Generally, nuts are considered a healthy food choice. They are rich in omega-3-fatty acids, fiber, and protein, which is why most dieters include nuts in their meal plans. Also, people who eat nuts regularly are more likely to have a healthy weight.
In addition, nuts are loaded with vitamin E, a nutrient that is good for your skin, brain, and heart. They also are loaded with phytosterols, which help regulate your cholesterol levels. In fact, studies have found that eating nuts on a daily basis is associated with reduced risk of heart disease.
However, many Nutrition Diva listeners have a doubt about aspergillus or aflatoxin in nuts and are concerned whether it is something that they need to be worrying about.
Registered Nutritionist and author of Nutrition Diva’s Secrets for a Healthy Diet Monica Reinagel said, “Some of the scariest things you may have encountered online are probably exaggerated or taken out of context. Nonetheless, these are not imaginary concerns.”
Aspergillus is a type of fungus that produces potentially harmful compounds called mycotoxins or aflatoxins, which are known to be carcinogenic.
Chronic exposure to aflatoxin could lead to liver damage or liver cirrhosis, especially in people with a history of Hepatitis B. It has also been found that inhaling the spores of the aspergillus fungus could cause lung irritation or even lung damage, particularly in people with a history of COPD or tuberculosis.
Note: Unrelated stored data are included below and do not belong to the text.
==> src/rtl/spi_cmd_engine.sv <==
// Command-driven SPI master: pops command words, runs CS/shift/delay operations, pushes results.
module spi_cmd_engine
    import spi_cmd_pkg::*;
#(
    parameter int WIDTH     = 16,
    parameter int DIV_WIDTH = 8
) (
    input  logic                 clock,
    input  logic                 reset_n,
    input  logic                 cmd_nempty,
    output logic                 cmd_pop,
    input  logic [WIDTH-1:0]     cmd_data,
    input  logic                 res_full,
    output logic                 res_shift,
    output logic [WIDTH-1:0]     res_data,
    input  logic [DIV_WIDTH-1:0] clk_div,
    input  logic                 cpol,
    input  logic                 cpha,
    output logic                 spi_sck,
    output logic                 spi_mosi,
    input  logic                 spi_miso,
    output logic                 spi_cs,
    output logic                 busy
);

    state_t               r_state;
    logic                 r_pop;
    logic                 r_shift;
    logic [WIDTH-1:0]     r_res;
    logic                 r_cs;
    logic                 r_mosi;
    logic                 r_sck;
    logic                 r_busy;
    logic [7:0]           r_op;
    logic [7:0]           r_arg;
    logic [DIV_WIDTH-1:0] r_div;
    logic                 r_cpol;
    logic                 r_cpha;
    logic [7:0]           r_tx;
    logic [7:0]           r_rx;
    logic [7:0]           r_cnt;
    logic                 r_err;
    logic                 w_en;
    logic                 w_load;
    logic                 w_tick;

    assign w_en   = (r_state == SHIFT) || (r_state == DELAY);
    assign w_load = (r_state == EXEC);

    spi_clk_tick #(.DIV_WIDTH(DIV_WIDTH)) u_tick (
        .clock   (clock),
        .reset_n (reset_n),
        .i_en    (w_en),
        .i_load  (w_load),
        .i_div   (r_div),
        .o_tick  (w_tick)
    );

    // Command sequencer; every output is a register written here.
    always_ff @(posedge clock or negedge reset_n) begin
        if (!reset_n) begin
            r_state <= IDLE;
            r_pop   <= 1'b0;
            r_shift <= 1'b0;
            r_res   <= {WIDTH{1'b0}};
            r_cs    <= 1'b1;
            r_mosi  <= 1'b0;
            r_sck   <= 1'b0;
            r_busy  <= 1'b0;
            r_op    <= 8'h00;
            r_arg   <= 8'h00;
            r_div   <= {DIV_WIDTH{1'b0}};
            r_cpol  <= 1'b0;
            r_cpha  <= 1'b0;
            r_tx    <= 8'h00;
            r_rx    <= 8'h00;
            r_cnt   <= 8'h00;
            r_err   <= 1'b0;
        end else begin
            r_pop   <= 1'b0;
            r_shift <= 1'b0;
            case (r_state)
                IDLE: begin
                    r_sck <= r_cpol;
                    // Holding off while res_shift is high keeps pop and push strobes apart.
                    if (cmd_nempty && !r_shift) begin
                        r_pop   <= 1'b1;
                        r_busy  <= 1'b1;
                        r_state <= FETCH;
                    end
                end
                FETCH: begin
                    r_sck <= r_cpol;
                    // First FETCH cycle is the pop cycle; the registered FIFO word arrives in the second.
                    if (!r_pop) begin
                        r_op    <= cmd_data[WIDTH-1:WIDTH-8];
                        r_arg   <= cmd_data[7:0];
                        r_div   <= clk_div;
                        r_cpol  <= cpol;
                        r_cpha  <= cpha;
                        r_state <= EXEC;
                    end
                end
                EXEC: begin
                    r_sck <= r_cpol;
                    r_cnt <= 8'h00;
                    r_err <= 1'b0;
                    case (r_op)
                        OP_NOP: begin
                            r_busy  <= 1'b0;
                            r_state <= IDLE;
                        end
                        OP_CS_LOW: begin
                            r_cs    <= 1'b0;
                            r_busy  <= 1'b0;
                            r_state <= IDLE;
                        end
                        OP_CS_HIGH: begin
                            r_cs    <= 1'b1;
                            r_busy  <= 1'b0;
                            r_state <= IDLE;
                        end
                        OP_WRITE, OP_XFER: begin
                            r_rx <= 8'h00;
                            if (!r_cpha) begin
                                r_mosi <= r_arg[7];
                                r_tx   <= {r_arg[6:0], 1'b0};
                            end else begin
                                r_tx   <= r_arg;
                            end
                            r_state <= SHIFT;
                        end
                        OP_DELAY: begin
                            r_state <= DELAY;
                        end
                        default: begin
                            r_err   <= 1'b1;
                            r_state <= PUSH;
                        end
                    endcase
                end
                SHIFT: begin
                    if (w_tick) begin
                        r_sck <= ~r_sck;
                        r_cnt <= r_cnt + 8'd1;
                        if (sample_edge(r_cpha, ~r_cnt[0])) begin
                            r_rx <= {r_rx[6:0], spi_miso};
                        end else if (r_cnt != 8'd15) begin
                            r_mosi <= r_tx[7];
                            r_tx   <= {r_tx[6:0], 1'b0};
                        end
                        if (r_cnt == 8'd15) begin
                            if (r_op == OP_XFER) begin
                                r_state <= PUSH;
                            end else begin
                                r_busy  <= 1'b0;
                                r_state <= IDLE;
                            end
                        end
                    end
                end
                DELAY: begin
                    r_sck <= r_cpol;
                    if (w_tick) begin
                        if (r_cnt == r_arg) begin
                            r_busy  <= 1'b0;
                            r_state <= IDLE;
                        end else begin
                            r_cnt <= r_cnt + 8'd1;
                        end
                    end
                end
                PUSH: begin
                    r_sck <= r_cpol;
                    if (!res_full) begin
                        r_shift <= 1'b1;
                        r_res   <= r_err ? {ERR_TAG, r_op} : {OP_XFER, r_rx};
                        r_busy  <= 1'b0;
                        r_state <= IDLE;
                    end
                end
                default: begin
                    r_busy  <= 1'b0;
                    r_state <= IDLE;
                end
            endcase
        end
    end

    assign cmd_pop   = r_pop;
    assign res_shift = r_shift;
    assign res_data  = r_res;
    assign spi_cs    = r_cs;
    assign spi_mosi  = r_mosi;
    assign spi_sck   = r_sck;
    assign busy      = r_busy;

endmodule

==> config.mk <==
export PLATFORM = sky130hd
export DESIGN_NAME = spi_cmd_engine
export DESIGN_NICKNAME = d
export VERILOG_FILES = /design/src/rtl/spi_cmd_pkg.sv /design/src/rtl/spi_cmd_engine_clk_tick.sv /design/src/rtl/spi_cmd_engine.sv
export SDC_FILE = /design/constraint.sdc
export NUM_CORES = 1
export LEC_CHECK = 0
export BUFFER_PORTS_ARGS = -buffer_cell sky130_fd_sc_hd__buf_2
export CAP_MARGIN = 5
export CORE_UTILIZATION = 40
export DETAILED_ROUTE_END_ITERATION = 8
export GPL_TIMING_DRIVEN = 0
export PLACE_DENSITY = 0.65
export SYNTH_ARGS = -nofsm -noshare
export SYNTH_HDL_FRONTEND = slang
export SYNTH_SLANG_ARGS = --single-unit
export TNS_END_PERCENT = 10
==> constraint.sdc <==
create_clock -name clock -period 2.2 [get_ports clock]
set_clock_uncertainty 0.1 [all_clocks]
set_input_delay 0.22 -clock clock [delete_from_list [all_inputs] [get_ports clock]]
set_output_delay 0.22 -clock clock [all_outputs]
set_load 0.05 [all_outputs]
Due to these potential health effects, most developed nations have stringent monitoring for aspergillus and aflatoxins in foods. They are routinely screened. The foods are not distributed if they are found to have aspergillus or aflatoxin levels above a certain threshold.
The World Health Organization (WHO) says, “Control strategies have mostly eliminated harmful exposures in developed countries.”
However, people living in developing nations are still vulnerable to these toxins, especially in tropical regions. The WHO says, “Food insufficiency and lack of diversity substantially contribute to the susceptibility of individuals and communities to aflatoxins.”
The presence of aflatoxins in nuts is a real public health threat in most developing nations if you consider that tuberculosis, COPD and hepatitis B are more common in developing countries.
Reinagel wrote that WHO and the CDC are working hard on a number of initiatives to combat this problem, from public information campaigns to developing aspergillus resistant strains of these crops and to enhanced screening protocols. However, they have not solved the problem yet.
The nutritionist explained, “If you live in a developing nation, you can reduce your potential exposure by limiting your consumption of peanuts and other groundnuts, corn, and cottonseed oil, commodities that are most likely to be infected.” She added, “If you live in a developed nation, aflatoxin exposure is probably not something you need to be too concerned about, not only because of better screening and detection, but because these foods are less likely to be your primary source of calories. Perhaps that’s just one more argument for a reasonably varied diet.”